Often when I’m talking to a potential new client they’ll ask about industry benchmarks (“Our CTR is two percent, how does that compare to others?” or “Our CPA is $50, how does that stack up to X competitor?”).
And the reality is that, unless you are Google, it may be impossible to know how your performance compares to your industry, and especially to that of another company. And, even if you could, does that really matter?
I like to give an example of a hypothetical company that’s created an amazing new database, and through great SEO work it’s been able to attain the #2 ranking for some important keywords used by people looking to buy a database. However, the #1 position is held by Oracle and the #3 position is held by Microsoft, and #4 is MySQL. Do you think that new player would get as many click-throughs as Oracle, Microsoft or MySQL would in the second position? Of course not: brand equity matters.

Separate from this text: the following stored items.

==> inputs of 09-02 <==
// FPU_top_level
module FPU_top_level
(
 input 	       clk,
 input 	       nrst,
 input  [31:0] floating_point1,
 input  [31:0] floating_point2,
 input  [2:0]  frm,
 input  [6:0]  funct7,
 output [31:0] floating_point_out,
 output [4:0]  flags
 );
clock: 5.55 ns
lec_check: 0
cap_margin: 20
core_margin: 2
core_utilization: 72
cts_cluster_diameter: 381
cts_cluster_size: 74
place_density: 0.36
slew_margin: 40
tns_end_percent: 5
run.sh (not shown) runs the stock make flow with config.mk's settings and CLKGATE_MAP_FILE=.
==> 11-25: changes against 09-02 <==
Settings changed: CORE_UTILIZATION 72 to 67, CTS_CLUSTER_DIAMETER 381 to unset, CTS_CLUSTER_SIZE 74 to 76, HOLD_SLACK_MARGIN set to -0.08, PLACE_DENSITY 0.36 to unset, SETUP_SLACK_MARGIN set to -0.53, SLEW_MARGIN 40 to 20.
==> flow/constraint.sdc (replaced) <==
create_clock -name core_clock -period 9.47 [get_ports {clk}]
set_input_delay 1.8940 -clock core_clock [delete_from_list [all_inputs] [get_ports {clk}]]
set_output_delay 1.8940 -clock core_clock [all_outputs]
set_load 0.01 [all_outputs]
==> 09-28: changes against 09-02 <==
Settings changed: CORE_ASPECT_RATIO set to 0.5, CORE_UTILIZATION 72 to 40, CTS_CLUSTER_DIAMETER 381 to unset, CTS_CLUSTER_SIZE 74 to unset, PLACE_DENSITY 0.36 to unset, SETUP_SLACK_MARGIN set to -0.99, SLEW_MARGIN 40 to 20, TNS_END_PERCENT 5 to unset.
==> flow/constraint.sdc (replaced) <==
create_clock -name core_clock -period 10.0 [get_ports {clk}]
set_input_delay 2.0000 -clock core_clock [delete_from_list [all_inputs] [get_ports {clk}]]
set_output_delay 2.0000 -clock core_clock [all_outputs]
set_load 0.01 [all_outputs]
==> 06-11: changes against 09-02 <==
Settings changed: CORE_UTILIZATION 72 to 66, CTS_CLUSTER_DIAMETER 381 to 254, CTS_CLUSTER_SIZE 74 to unset, PLACE_DENSITY 0.36 to unset, SETUP_SLACK_MARGIN set to -0.43, SLEW_MARGIN 40 to 20, TNS_END_PERCENT 5 to unset.
==> flow/constraint.sdc (replaced) <==
create_clock -name core_clock -period 7.32 [get_ports {clk}]
set_input_delay 1.4640 -clock core_clock [delete_from_list [all_inputs] [get_ports {clk}]]
set_output_delay 1.4640 -clock core_clock [all_outputs]
set_load 0.01 [all_outputs]
==> summary of the runs <==
06-11 produced a layout that fails on setup timing. 09-28 completed with no timing, DRC or antenna violations. 09-02 died in global routing with GRT-0116. 11-25 completed, yet does not pass: setup timing. Core utilization: 09-28 is lower than 06-11 (34 points). Routed wire length, highest first: 06-11, 09-28, 11-25. The highest clock-buffer cell count belongs to 09-28, the lowest to 06-11.
## cordic
module cordic (
    input clk,
    input rst_n,
    input start,
    input [15:0] angle,
    output reg [15:0] cos,
    output reg [15:0] sin
);
clock: 16.5 ns
lec_check: 0
cap_margin: 20
core_aspect_ratio: 0.7
core_margin: 2
core_utilization: 42
cts_cluster_diameter: 206
gpl_routability_driven: 0
gpl_timing_driven: 1
max_routing_layer: met5
min_routing_layer: met2
place_density_lb_addon: 0.18
slew_margin: 25
tns_end_percent: 80
run.sh (not shown) runs the stock make flow with config.mk's settings and CLKGATE_MAP_FILE=.
The first run finished with timing, DRC and antenna clean.
Then changed:
- ABC_AREA: unset -> 1
- CORE_ASPECT_RATIO: 0.7 -> unset
- CORE_UTILIZATION: 42 -> 69
- CTS_CLUSTER_DIAMETER: 206 -> unset
- GPL_ROUTABILITY_DRIVEN: 0 -> unset
- GPL_TIMING_DRIVEN: 1 -> unset
- MAX_ROUTING_LAYER: met5 -> unset
- MIN_ROUTING_LAYER: met2 -> unset
- PLACE_DENSITY_LB_ADDON: 0.18 -> unset
- SLEW_MARGIN: 25 -> 20
- TNS_END_PERCENT: 80 -> unset
- clock period: 16.5 -> 20.4 ns (I/O delays scaled with it)
What happened:
- The new run passed the timing, DRC and antenna checks
- global-route usage is higher by 2.9 points
- routed wire length goes down by roughly a tenth
- utilization climbs by 28 points
- area after synthesis fell by a few percent

* * *

The RTL this note starts from:
==> flow/design.v <==
module fa(
    input a,
    input b,
    input cin,
    output s,
    output cout
);
    assign s = a ^ b  ^ cin;
    assign cout = (a & b) ^ (cin & (a ^ b));
endmodule
module ha(
    input a,
    input b,
    output s,
    output cout
);
    assign s = a ^ b;
    assign cout = a & b;
endmodule
module basic_unit_ha_and(
    input in_x,
    input in_a,
    input in_b,
    output s,
    output cout
);
    wire in_y;
    assign in_y = in_a & in_b;
    assign s = in_x ^ in_y;
    assign cout = in_x & in_y;
endmodule
module basic_unit_fa_and(
    input in_x,
    input in_a,
    input in_b,
    input cin,
    output s,
    output cout
);
    wire in_y;
    assign in_y = in_a & in_b;
    assign s = in_x ^ in_y ^ cin;
    assign cout = (in_x & in_y) ^ (cin & (in_x ^ in_y));
endmodule
module adder_16bit(
    input   [15:0] a,
    input   [15:0] b,
    output  [15:0] out
);
    wire [15:0] s;
    wire [15:0] cout;
    ha i_ha_0 (.a(a[0]), .b(b[0]), .s(s[0]), .cout(cout[0]));
    generate 
        genvar i_adder;
        for(i_adder=1; i_adder<16; i_adder=i_adder+1) begin: adder_for_bits
            fa i_fa (.a(a[i_adder]), .b(b[i_adder]), .cin(cout[i_adder-1]), .s(s[i_adder]), .cout(cout[i_adder]));
        end
    endgenerate
    assign out[15:0] = s[15:0];
endmodule
module lut(
    input [3:0] index,
    output reg [15:0] ei_radian,
    output reg [15:0] tanei
);
    always@(*)
    begin
        case(index)
        4'b0000: begin
            ei_radian = 16'b0000000000000000;
            tanei = 16'h0000;
        end
        4'b0001: begin
            ei_radian = 16'b0110010010000111;
            tanei = 16'h8000;
        end
        4'b0010: begin
            ei_radian = 16'b0011101101011000;
            tanei = 16'h4000;
        end
        4'b0011: begin
            ei_radian = 16'b0001111101011011;
            tanei = 16'h2000;
        end
        4'b0100: begin
            ei_radian = 16'b0000111111101010;
            tanei = 16'h1000;
        end
        4'b0101: begin
            ei_radian = 16'b0000011111111101;
            tanei = 16'h0800;
        end
        4'b0110: begin
            ei_radian = 16'b0000001111111111;
            tanei = 16'h0400;
        end
        4'b0111: begin
            ei_radian = 16'b0000000111111111;
            tanei = 16'h0200;
        end
        4'b1000: begin
            ei_radian = 16'b0000000011111111;
            tanei = 16'h0100;
        end
        4'b1001: begin
            ei_radian = 16'b0000000001111111;
            tanei = 16'h0080;
        end
        4'b1010: begin
            ei_radian = 16'b0000000000111111;
            tanei = 16'h0040;
        end
        4'b1011: begin
            ei_radian = 16'b0000000000011111;
            tanei = 16'h0020;
        end
        4'b1100: begin
            ei_radian = 16'b0000000000001111;
            tanei = 16'h0010;
        end
        4'b1101: begin
            ei_radian = 16'b0000000000000111;
            tanei = 16'h0008;
        end
        4'b1110: begin
            ei_radian = 16'b0000000000000011;
            tanei = 16'h0004;
        end
        4'b1110: begin
            ei_radian = 16'b0000000000000001;
            tanei = 16'h0002;
        end
        default: begin
            ei_radian = 16'b0000000000000000;
            tanei = 16'h0000;
        end
        endcase
    end
endmodule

And brand equity matters when it comes to PPC ads, display ads, email marketing, social media efforts, and all other digital channels. And, in the great circle of marketing, all of those can help build, or undermine, a company’s brand equity, too.
I’ve done a lot of marketing for educational institutions in my career. In the category of “small liberal arts college” you might have institutions as different, and geographically dispersed, as Smith, Morehouse and Claremont-McKenna. How should industry benchmarks affect the marketing strategies of those?
Plus, it’s impossible to predict in advance precisely how you’ll do compared to others. First, we all live in “the filter bubble”: Google search results are personalized, so different people may see different rankings and different ads – even different news. (When I search for the term “database” Wikipedia is #1, MySQL is #4 and Oracle is #7. What do you see?) Because of techniques such as remarketing, the display and text ads that I see as I browse will be different from the ads that you see.
This is a dynamic field: not only are you and your competitors constantly changing your digital marketing, but Google, Bing, Facebook and others are constantly changing their algorithms. So even companies that do nothing will typically see their search rankings, for example, bounce around.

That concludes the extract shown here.